> _TASK TO COMPLETE_: From the first line through the line containing "req/ack memory bus.", transcribe the records exactly and include no other lines.
START GIVEN RECORDS
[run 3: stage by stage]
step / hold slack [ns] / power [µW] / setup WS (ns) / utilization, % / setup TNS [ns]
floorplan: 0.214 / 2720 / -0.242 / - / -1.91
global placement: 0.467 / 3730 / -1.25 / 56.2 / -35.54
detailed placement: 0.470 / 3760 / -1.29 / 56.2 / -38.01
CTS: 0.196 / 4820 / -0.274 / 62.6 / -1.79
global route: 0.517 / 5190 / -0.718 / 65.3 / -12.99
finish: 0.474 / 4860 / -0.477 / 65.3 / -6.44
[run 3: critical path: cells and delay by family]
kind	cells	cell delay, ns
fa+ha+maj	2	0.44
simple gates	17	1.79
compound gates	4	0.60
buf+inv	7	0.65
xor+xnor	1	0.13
File: src/rtl/mem_interface_unit.sv
// Bridges TinyALU IU load/store requests onto a byte-wide req/ack memory bus.
// Loads return one byte; stores split the 16-bit result into two little-endian byte writes.
module mem_interface_unit #(
    parameter int ADDR_W  = 14,
    parameter int DATA_W  = 8,
    parameter int TIMEOUT = 255
) (
    input  logic                  clk,
    input  logic                  reset,
    input  logic                  load,
    input  logic                  store,
    input  logic [ADDR_W-1:0]     Addr,
    input  logic [2*DATA_W-1:0]   result,
    output logic [DATA_W-1:0]     data,
    output logic                  mem_done,
    output logic                  mem_req,
    output logic                  mem_we,
    output logic [ADDR_W-1:0]     mem_addr,
    output logic [DATA_W-1:0]     mem_wdata,
    input  logic [DATA_W-1:0]     mem_rdata,
    input  logic                  mem_ack,
    output logic                  err
);

    localparam int CNT_W = $clog2(TIMEOUT + 1);
    localparam logic [CNT_W-1:0] CNT_LAST = CNT_W'(TIMEOUT - 1);

    typedef enum logic [2:0] {IDLE, RD, WR_LO, WR_HI, DONE} state_t;

    state_t              state, state_nxt;
    logic [CNT_W-1:0]    cnt, cnt_nxt;
    logic [ADDR_W-1:0]   cap_addr, cap_addr_nxt;
    logic [DATA_W-1:0]   cap_hi, cap_hi_nxt;
    logic [DATA_W-1:0]   data_nxt;
    logic                req_nxt, we_nxt, err_nxt, done_nxt;
    logic [ADDR_W-1:0]   addr_nxt;
    logic [DATA_W-1:0]   wdata_nxt;
    logic                timed_out;

    // Byte address of the high half of a store; wraps at the top of memory.
    function automatic logic [ADDR_W-1:0] addr_inc(input logic [ADDR_W-1:0] a);
        return a + ADDR_W'(1);
    endfunction

    assign timed_out = (cnt == CNT_LAST);

    always_comb begin
        state_nxt    = state;
        cnt_nxt      = cnt;
        cap_addr_nxt = cap_addr;
        cap_hi_nxt   = cap_hi;
        data_nxt     = data;
        req_nxt      = mem_req;
        we_nxt       = mem_we;
        addr_nxt     = mem_addr;
        wdata_nxt    = mem_wdata;
        err_nxt      = err;
        done_nxt     = 1'b0;

        case (state)
            IDLE: begin
                cnt_nxt = '0;
                if (load) begin
                    cap_addr_nxt = Addr;
                    req_nxt      = 1'b1;
                    we_nxt       = 1'b0;
                    addr_nxt     = Addr;
                    err_nxt      = err | store;
                    state_nxt    = RD;
                end else if (store) begin
                    cap_addr_nxt = Addr;
                    cap_hi_nxt   = result[2*DATA_W-1:DATA_W];
                    req_nxt      = 1'b1;
                    we_nxt       = 1'b1;
                    addr_nxt     = Addr;
                    wdata_nxt    = result[DATA_W-1:0];
                    state_nxt    = WR_LO;
                end
            end
            RD: begin
                if (mem_ack) begin
                    data_nxt  = mem_rdata;
                    req_nxt   = 1'b0;
                    state_nxt = DONE;
                end else if (timed_out) begin
                    data_nxt  = {DATA_W{1'b1}};
                    req_nxt   = 1'b0;
                    err_nxt   = 1'b1;
                    state_nxt = DONE;
                end else begin
                    cnt_nxt = cnt + CNT_W'(1);
                end
            end
            WR_LO: begin
                if (mem_ack) begin
                    addr_nxt  = addr_inc(cap_addr);
                    wdata_nxt = cap_hi;
                    cnt_nxt   = '0;
                    state_nxt = WR_HI;
                end else if (timed_out) begin
                    req_nxt   = 1'b0;
                    err_nxt   = 1'b1;
                    state_nxt = DONE;
                end else begin
                    cnt_nxt = cnt + CNT_W'(1);
                end
            end
            WR_HI: begin
                if (mem_ack || timed_out) begin
                    req_nxt   = 1'b0;
                    err_nxt   = err | ~mem_ack;
                    state_nxt = DONE;
                end else begin
                    cnt_nxt = cnt + CNT_W'(1);
                end
            end
            DONE: begin
                req_nxt   = 1'b0;
                state_nxt = IDLE;
            end
            default: state_nxt = IDLE;
        endcase

        // mem_done is registered, so it is raised on the edge that enters DONE.
        done_nxt = (state_nxt == DONE) && (state != DONE);
    end

    always_ff @(posedge clk or posedge reset) begin
        if (reset) begin
            state     <= IDLE;
            cnt       <= '0;
            cap_addr  <= '0;
            cap_hi    <= '0;
            data      <= '0;
            mem_done  <= 1'b0;
            mem_req   <= 1'b0;
            mem_we    <= 1'b0;
            mem_addr  <= '0;
            mem_wdata <= '0;
            err       <= 1'b0;
        end else begin
            state     <= state_nxt;
            cnt       <= cnt_nxt;
            cap_addr  <= cap_addr_nxt;
            cap_hi    <= cap_hi_nxt;
            data      <= data_nxt;
            mem_done  <= done_nxt;
            mem_req   <= req_nxt;
            mem_we    <= we_nxt;
            mem_addr  <= addr_nxt;
            mem_wdata <= wdata_nxt;
            err       <= err_nxt;
        end
    end

endmodule
File: config.mk
export PLATFORM = sky130hd
export DESIGN_NAME = mem_interface_unit
export DESIGN_NICKNAME = d
export VERILOG_FILES = /design/src/rtl/mem_interface_unit.sv
export SDC_FILE = /design/constraint.sdc
export NUM_CORES = 1
export LEC_CHECK = 0
export ABC_CLOCK_PERIOD_IN_PS = 3110
export CORE_MARGIN = 5
export CORE_UTILIZATION = 46
export CTS_BUF_LIST = sky130_fd_sc_hd__clkbuf_16
export DETAILED_ROUTE_END_ITERATION = 10
export GPL_ROUTABILITY_DRIVEN = 0
export PLACE_DENSITY = 0.81
export SLEW_MARGIN = 20
export SYNTH_ARGS = -nofsm -noshare
export SYNTH_HDL_FRONTEND = slang
export SYNTH_SLANG_ARGS = --single-unit
File: constraint.sdc
create_clock -name clk -period 3.11 [get_ports clk]
set_input_delay 0.311 -clock clk [delete_from_list [all_inputs] [get_ports clk]]
set_output_delay 0.311 -clock clk [all_outputs]
set_load 0.03 [all_outputs]
`config.mk`:
```
export PLATFORM = sky130hd
export DESIGN_NAME = muldiv_seq
export DESIGN_NICKNAME = d
export VERILOG_FILES = /design/src/rtl/muldiv_pkg.sv /design/src/rtl/alu.sv /design/src/rtl/muldiv_seq.sv
export SDC_FILE = /design/constraint.sdc
export NUM_CORES = 1
export LEC_CHECK = 0
export BUFFER_PORTS_ARGS = -buffer_cell sky130_fd_sc_hd__buf_2
export CAP_MARGIN = 15
export CORE_MARGIN = 2
export CORE_UTILIZATION = 50
export DETAILED_ROUTE_END_ITERATION = 12
export PLACE_DENSITY = 0.67
export SYNTH_ARGS = -nofsm -noshare
export SYNTH_HDL_FRONTEND = slang
export SYNTH_SLANG_ARGS = --single-unit
```
`constraint.sdc`:
```
create_clock -name clk -period 6.3 [get_ports clk]
set_input_delay 1.26 -clock clk [delete_from_list [all_inputs] [get_ports clk]]
set_output_delay 1.26 -clock clk [all_outputs]
set_load 0.1 [all_outputs]
```
## src/rtl/rnn_gain_streamer.sv

```systemverilog
// Word-serial valid/ready streamer for one RNN result (gains plus optional VAD word).
// Optional leading VAD word enabled by defining RNN_GAIN_STREAM_VAD_EN.
module rnn_gain_streamer #(
  parameter int unsigned FIXED = 32,
  parameter int unsigned NGAIN = 22
) (
  input  logic                   clk,
  input  logic                   rst_n,
  input  logic                   load,
  input  logic [NGAIN*FIXED-1:0] gains,
  input  logic [FIXED-1:0]       vad,
  output logic [FIXED-1:0]       out_data,
  output logic                   out_valid,
  input  logic                   out_ready,
  output logic                   out_last,
  output logic [4:0]             out_index,
  output logic                   busy,
  output logic                   overrun
);

  localparam int unsigned IDX_W = 5;
`ifdef RNN_GAIN_STREAM_VAD_EN
  localparam int unsigned FRAME_LEN = NGAIN + 1;
`else
  localparam int unsigned FRAME_LEN = NGAIN;
`endif

  typedef enum logic {IDLE = 1'b0, SEND = 1'b1} state_e;

  state_e             state_q, state_d;
  logic [IDX_W-1:0]   idx_q, idx_d;
  logic [FIXED-1:0]   data_q, data_d;
  logic               last_q, last_d;
  logic               ovr_q, ovr_d;
  logic [FIXED-1:0]   gain_q [NGAIN];
  logic [FIXED-1:0]   first_word;
  logic [FIXED-1:0]   nxt_word;
  logic [IDX_W-1:0]   nxt_idx;
  logic               xfer;
  logic               accept;

  assign xfer   = (state_q == SEND) && out_ready;
  assign accept = load && ((state_q == IDLE) || (xfer && last_q));

`ifdef RNN_GAIN_STREAM_VAD_EN
  logic [FIXED-1:0] vad_q;

  always_ff @(posedge clk) begin
    if (accept) vad_q <= vad;
  end

  // Stream position k carries gain k-1, so the next word is gain[idx_q].
  always_comb begin
    nxt_idx    = idx_q + IDX_W'(1);
    first_word = vad;
    nxt_word   = '0;
    if (idx_q < IDX_W'(NGAIN)) nxt_word = gain_q[idx_q];
  end
`else
  logic unused_vad;
  assign unused_vad = ^vad;

  always_comb begin
    nxt_idx    = idx_q + IDX_W'(1);
    first_word = gains[FIXED-1:0];
    nxt_word   = '0;
    if (nxt_idx < IDX_W'(NGAIN)) nxt_word = gain_q[nxt_idx];
  end
`endif

  // Frame buffer: data only, no reset needed.
  always_ff @(posedge clk) begin
    if (accept) begin
      for (int unsigned i = 0; i < NGAIN; i++) gain_q[i] <= gains[i*FIXED +: FIXED];
    end
  end

  always_ff @(posedge clk) begin
    if (!rst_n) begin
      state_q <= IDLE;
      idx_q   <= '0;
      data_q  <= '0;
      last_q  <= 1'b0;
      ovr_q   <= 1'b0;
    end else begin
      state_q <= state_d;
      idx_q   <= idx_d;
      data_q  <= data_d;
      last_q  <= last_d;
      ovr_q   <= ovr_d;
    end
  end

  always_comb begin
    state_d = state_q;
    idx_d   = idx_q;
    data_d  = data_q;
    last_d  = last_q;
    ovr_d   = ovr_q;
    if (load && !accept) ovr_d = 1'b1;
    if (accept) begin
      state_d = SEND;
      idx_d   = '0;
      data_d  = first_word;
      last_d  = 1'(FRAME_LEN == 1);
    end else if (xfer) begin
      if (last_q) begin
        state_d = IDLE;
        idx_d   = '0;
        data_d  = '0;
        last_d  = 1'b0;
      end else begin
        idx_d  = nxt_idx;
        data_d = nxt_word;
        last_d = (nxt_idx == IDX_W'(FRAME_LEN - 1));
      end
    end
  end

  assign out_data  = data_q;
  assign out_valid = (state_q == SEND);
  assign busy      = (state_q == SEND);
  assign out_last  = last_q;
  assign out_index = idx_q;
  assign overrun   = ovr_q;

endmodule

```
## src/rtl/fpu_job_scheduler_pkg.sv

```systemverilog
// ----------------------------------------------------------------------------
// fpu_job_scheduler_pkg
// Shared FPU defines used by the job scheduler and its pending-job queue.
//   op_id     : operation codes a requester can hand to the FPU job manager
//   job_t     : one queued job, {requester id, operation}
//   defaults  : requester count and queue depth used when a parent does not
//               override them
//   isSupported() : which operations the job manager can actually execute
// ----------------------------------------------------------------------------
package fpu_job_scheduler_pkg;

    localparam int DEFAULT_NUM_REQ    = 4;
    localparam int DEFAULT_FIFO_DEPTH = 4;

    // Job ids are sized for the default requester count. A parent that needs
    // more requesters raises DEFAULT_NUM_REQ so every job_t widens with it.
    localparam int JOB_ID_W = $clog2(DEFAULT_NUM_REQ);

    typedef enum logic [2:0] {
        OP_NOP     = 3'd0,
        LINEAR_FW  = 3'd1,
        LINEAR_BW  = 3'd2,
        FLATTEN_FW = 3'd3,
        FLATTEN_BW = 3'd4,
        CONV_FW    = 3'd5,
        CONV_BW    = 3'd6,
        OP_RSVD    = 3'd7
    } op_id;

    typedef struct packed {
        logic [JOB_ID_W-1:0] id;
        op_id                op;
    } job_t;

    // Only these two operations are wired up in the job manager; anything
    // else is bounced back to the requester as an error completion.
    function automatic logic isSupported(input op_id op);
        return (op == LINEAR_FW) || (op == FLATTEN_BW);
    endfunction

endpackage

```

## src/rtl/fpu_job_fifo.sv

```systemverilog
// ----------------------------------------------------------------------------
// fpu_job_fifo
// Pending-job queue between the requester arbiter and the dispatch FSM.
//   clk, rst_l   : clock, asynchronous active-low reset (empties the queue)
//   push_i       : write pushData_i at the tail (ignored when full)
//   pushData_i   : job to enqueue
//   pop_i        : drop the head entry (ignored when empty)
//   popData_o    : current head entry, valid while empty_o is low
//   full_o       : DEPTH entries held
//   empty_o      : no entries held
//   count_o      : number of entries held, 0..DEPTH
// DEPTH must be a power of two (at least 2) so the pointers wrap for free.
// ----------------------------------------------------------------------------
module fpu_job_fifo
    import fpu_job_scheduler_pkg::*;
#(
    parameter int DEPTH = DEFAULT_FIFO_DEPTH
) (
    input  logic                   clk,
    input  logic                   rst_l,
    input  logic                   push_i,
    input  job_t                   pushData_i,
    input  logic                   pop_i,
    output job_t                   popData_o,
    output logic                   full_o,
    output logic                   empty_o,
    output logic [$clog2(DEPTH):0] count_o
);

    localparam int            AW         = $clog2(DEPTH);
    localparam logic [AW:0]   FULL_COUNT = (AW + 1)'(DEPTH);

    job_t          mem_q [DEPTH];
    logic [AW-1:0] wrPtr_q;
    logic [AW-1:0] rdPtr_q;
    logic [AW:0]   count_q;
    logic          doPush;
    logic          doPop;

    assign full_o    = (count_q == FULL_COUNT);
    assign empty_o   = (count_q == '0);
    assign count_o   = count_q;
    assign popData_o = mem_q[rdPtr_q];
    assign doPush    = push_i && !full_o;
    assign doPop     = pop_i && !empty_o;

    // Pointer and occupancy bookkeeping. The pointers are exactly AW bits, so
    // incrementing past DEPTH-1 rolls back to 0; a simultaneous push and pop
    // moves both pointers and leaves the count where it was.
    always_ff @(posedge clk or negedge rst_l) begin
        if (!rst_l) begin
            wrPtr_q <= '0;
            rdPtr_q <= '0;
            count_q <= '0;
        end else begin
            if (doPush) begin
                wrPtr_q <= wrPtr_q + AW'(1);
            end
            if (doPop) begin
                rdPtr_q <= rdPtr_q + AW'(1);
            end
            case ({doPush, doPop})
                2'b10:   count_q <= count_q + (AW + 1)'(1);
                2'b01:   count_q <= count_q - (AW + 1)'(1);
                default: count_q <= count_q;
            endcase
        end
    end

    // Entry storage needs no reset: an entry is only ever read after it has
    // been written, because empty_o guards every pop.
    always_ff @(posedge clk) begin
        if (doPush) begin
            mem_q[wrPtr_q] <= pushData_i;
        end
    end

endmodule

```

## src/rtl/fpu_job_scheduler.sv

```systemverilog
// ----------------------------------------------------------------------------
// fpu_job_scheduler
// Collects FPU jobs from NUM_REQ requesters with a round-robin arbiter,
// queues them, and hands them one at a time to the FPU job manager.
//   clk, rst_l  : clock, asynchronous active-low reset
//   req_valid   : per-requester request, held until the matching req_ready
//   req_op      : per-requester operation
//   req_ready   : one-hot (or zero) combinational accept strobe
//   jm_avail    : a job is being offered to the job manager
//   jm_op       : operation of the offered job
//   jm_done     : job manager finished the offered job
//   cmpl_valid  : one-cycle completion pulse
//   cmpl_id     : requester the completion belongs to
//   cmpl_err    : completion is for an unsupported op that was never issued
//   q_count     : jobs waiting in the queue
//   busy        : work is queued or the dispatch side is not idle
// ----------------------------------------------------------------------------
module fpu_job_scheduler
    import fpu_job_scheduler_pkg::*;
#(
    parameter int NUM_REQ    = DEFAULT_NUM_REQ,
    parameter int FIFO_DEPTH = DEFAULT_FIFO_DEPTH
) (
    input  logic                         clk,
    input  logic                         rst_l,
    input  logic [NUM_REQ-1:0]           req_valid,
    input  op_id                         req_op [NUM_REQ],
    output logic [NUM_REQ-1:0]           req_ready,
    output logic                         jm_avail,
    output op_id                         jm_op,
    input  logic                         jm_done,
    output logic                         cmpl_valid,
    output logic [$clog2(NUM_REQ)-1:0]   cmpl_id,
    output logic                         cmpl_err,
    output logic [$clog2(FIFO_DEPTH):0]  q_count,
    output logic                         busy
);

    localparam int IDW = $clog2(NUM_REQ);

    localparam logic [1:0] ST_IDLE    = 2'd0;
    localparam logic [1:0] ST_ISSUE   = 2'd1;
    localparam logic [1:0] ST_RELEASE = 2'd2;

    logic [IDW-1:0] rrPtr_q, rrPtr_d;
    logic [IDW-1:0] grantIdx;
    logic [IDW-1:0] cand;
    logic [IDW:0]   candSum;
    logic           grantAny;
    logic           accept;

    logic           fifoFull;
    logic           fifoEmpty;
    logic           fifoPop;
    job_t           fifoHead;
    job_t           pushJob;

    logic [1:0]     state_q, state_d;
    job_t           job_q, job_d;
    logic           jobStaged_q, jobStaged_d;
    logic           cmplValid_q, cmplValid_d;
    logic           cmplErr_q, cmplErr_d;
    logic [IDW-1:0] cmplId_q, cmplId_d;

    // Round-robin search: walk the requesters starting at rrPtr_q (the one
    // after the last winner) and take the first that is asking. The index is
    // wrapped by hand so NUM_REQ need not be a power of two.
    always_comb begin
        grantAny = 1'b0;
        grantIdx = '0;
        candSum  = '0;
        cand     = '0;
        for (int i = 0; i < NUM_REQ; i++) begin
            candSum = {1'b0, rrPtr_q} + (IDW + 1)'(i);
            if (candSum >= (IDW + 1)'(NUM_REQ)) begin
                candSum = candSum - (IDW + 1)'(NUM_REQ);
            end
            cand = candSum[IDW-1:0];
            if (!grantAny && req_valid[cand]) begin
                grantAny = 1'b1;
                grantIdx = cand;
            end
        end
    end

    // A full queue refuses everyone, even if the FSM frees a slot this very
    // cycle, so req_ready never depends on the dispatch side.
    assign accept = grantAny && !fifoFull;

    always_comb begin
        req_ready = '0;
        if (accept) begin
            req_ready[grantIdx] = 1'b1;
        end
    end

    // The pointer only moves on an actual accept; a refused winner keeps its
    // priority for the next cycle.
    always_comb begin
        rrPtr_d = rrPtr_q;
        if (accept) begin
            rrPtr_d = (grantIdx == IDW'(NUM_REQ - 1)) ? '0 : grantIdx + IDW'(1);
        end
    end

    assign pushJob.id = JOB_ID_W'(grantIdx);
    assign pushJob.op = req_op[grantIdx];

    fpu_job_fifo #(
        .DEPTH (FIFO_DEPTH)
    ) u_fifo (
        .clk        (clk),
        .rst_l      (rst_l),
        .push_i     (accept),
        .pushData_i (pushJob),
        .pop_i      (fifoPop),
        .popData_o  (fifoHead),
        .full_o     (fifoFull),
        .empty_o    (fifoEmpty),
        .count_o    (q_count)
    );

    // Dispatch FSM. IDLE works in two steps: first the head is popped into
    // job_q (jobStaged_q marks it), then the staged op is inspected on the
    // next cycle and either issued or bounced as an error completion. The
    // extra staging cycle keeps the op decode off the queue read path.
    // Completions are registered, so they appear the cycle after the
    // decision: for a normal job that is the first RELEASE cycle.
    always_comb begin
        state_d     = state_q;
        job_d       = job_q;
        jobStaged_d = jobStaged_q;
        cmplValid_d = 1'b0;
        cmplErr_d   = 1'b0;
        cmplId_d    = cmplId_q;
        fifoPop     = 1'b0;
        case (state_q)
            ST_IDLE: begin
                if (jobStaged_q) begin
                    jobStaged_d = 1'b0;
                    if (isSupported(job_q.op)) begin
                        state_d = ST_ISSUE;
                    end else begin
                        cmplValid_d = 1'b1;
                        cmplErr_d   = 1'b1;
                        cmplId_d    = IDW'(job_q.id);
                    end
                end else if (!fifoEmpty) begin
                    fifoPop     = 1'b1;
                    job_d       = fifoHead;
                    jobStaged_d = 1'b1;
                end
            end
            ST_ISSUE: begin
                if (jm_done) begin
                    state_d     = ST_RELEASE;
                    cmplValid_d = 1'b1;
                    cmplId_d    = IDW'(job_q.id);
                end
            end
            ST_RELEASE: begin
                if (!jm_done) begin
                    state_d = ST_IDLE;
                end
            end
            default: begin
                state_d = ST_IDLE;
            end
        endcase
    end

    // All scheduler state. Reset drops whatever job is in flight without a
    // completion; the queue contents are cleared by the FIFO's own reset.
    always_ff @(posedge clk or negedge rst_l) begin
        if (!rst_l) begin
            rrPtr_q     <= '0;
            state_q     <= ST_IDLE;
            job_q       <= '0;
            jobStaged_q <= 1'b0;
            cmplValid_q <= 1'b0;
            cmplErr_q   <= 1'b0;
            cmplId_q    <= '0;
        end else begin
            rrPtr_q     <= rrPtr_d;
            state_q     <= state_d;
            job_q       <= job_d;
            jobStaged_q <= jobStaged_d;
            cmplValid_q <= cmplValid_d;
            cmplErr_q   <= cmplErr_d;
            cmplId_q    <= cmplId_d;
        end
    end

    // A staged job counts as pending work even though the FSM is still IDLE.
    assign jm_avail   = (state_q == ST_ISSUE);
    assign jm_op      = job_q.op;
    assign cmpl_valid = cmplValid_q;
    assign cmpl_err   = cmplErr_q;
    assign cmpl_id    = cmplId_q;
    assign busy       = !fifoEmpty || (state_q != ST_IDLE) || jobStaged_q;

endmodule

```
END GIVEN RECORDS
> _ANSWER FOR THIS EXERCISE_:
[run 3: stage by stage]
step / hold slack [ns] / power [µW] / setup WS (ns) / utilization, % / setup TNS [ns]
floorplan: 0.214 / 2720 / -0.242 / - / -1.91
global placement: 0.467 / 3730 / -1.25 / 56.2 / -35.54
detailed placement: 0.470 / 3760 / -1.29 / 56.2 / -38.01
CTS: 0.196 / 4820 / -0.274 / 62.6 / -1.79
global route: 0.517 / 5190 / -0.718 / 65.3 / -12.99
finish: 0.474 / 4860 / -0.477 / 65.3 / -6.44
[run 3: critical path: cells and delay by family]
kind	cells	cell delay, ns
fa+ha+maj	2	0.44
simple gates	17	1.79
compound gates	4	0.60
buf+inv	7	0.65
xor+xnor	1	0.13
File: src/rtl/mem_interface_unit.sv
// Bridges TinyALU IU load/store requests onto a byte-wide req/ack memory bus.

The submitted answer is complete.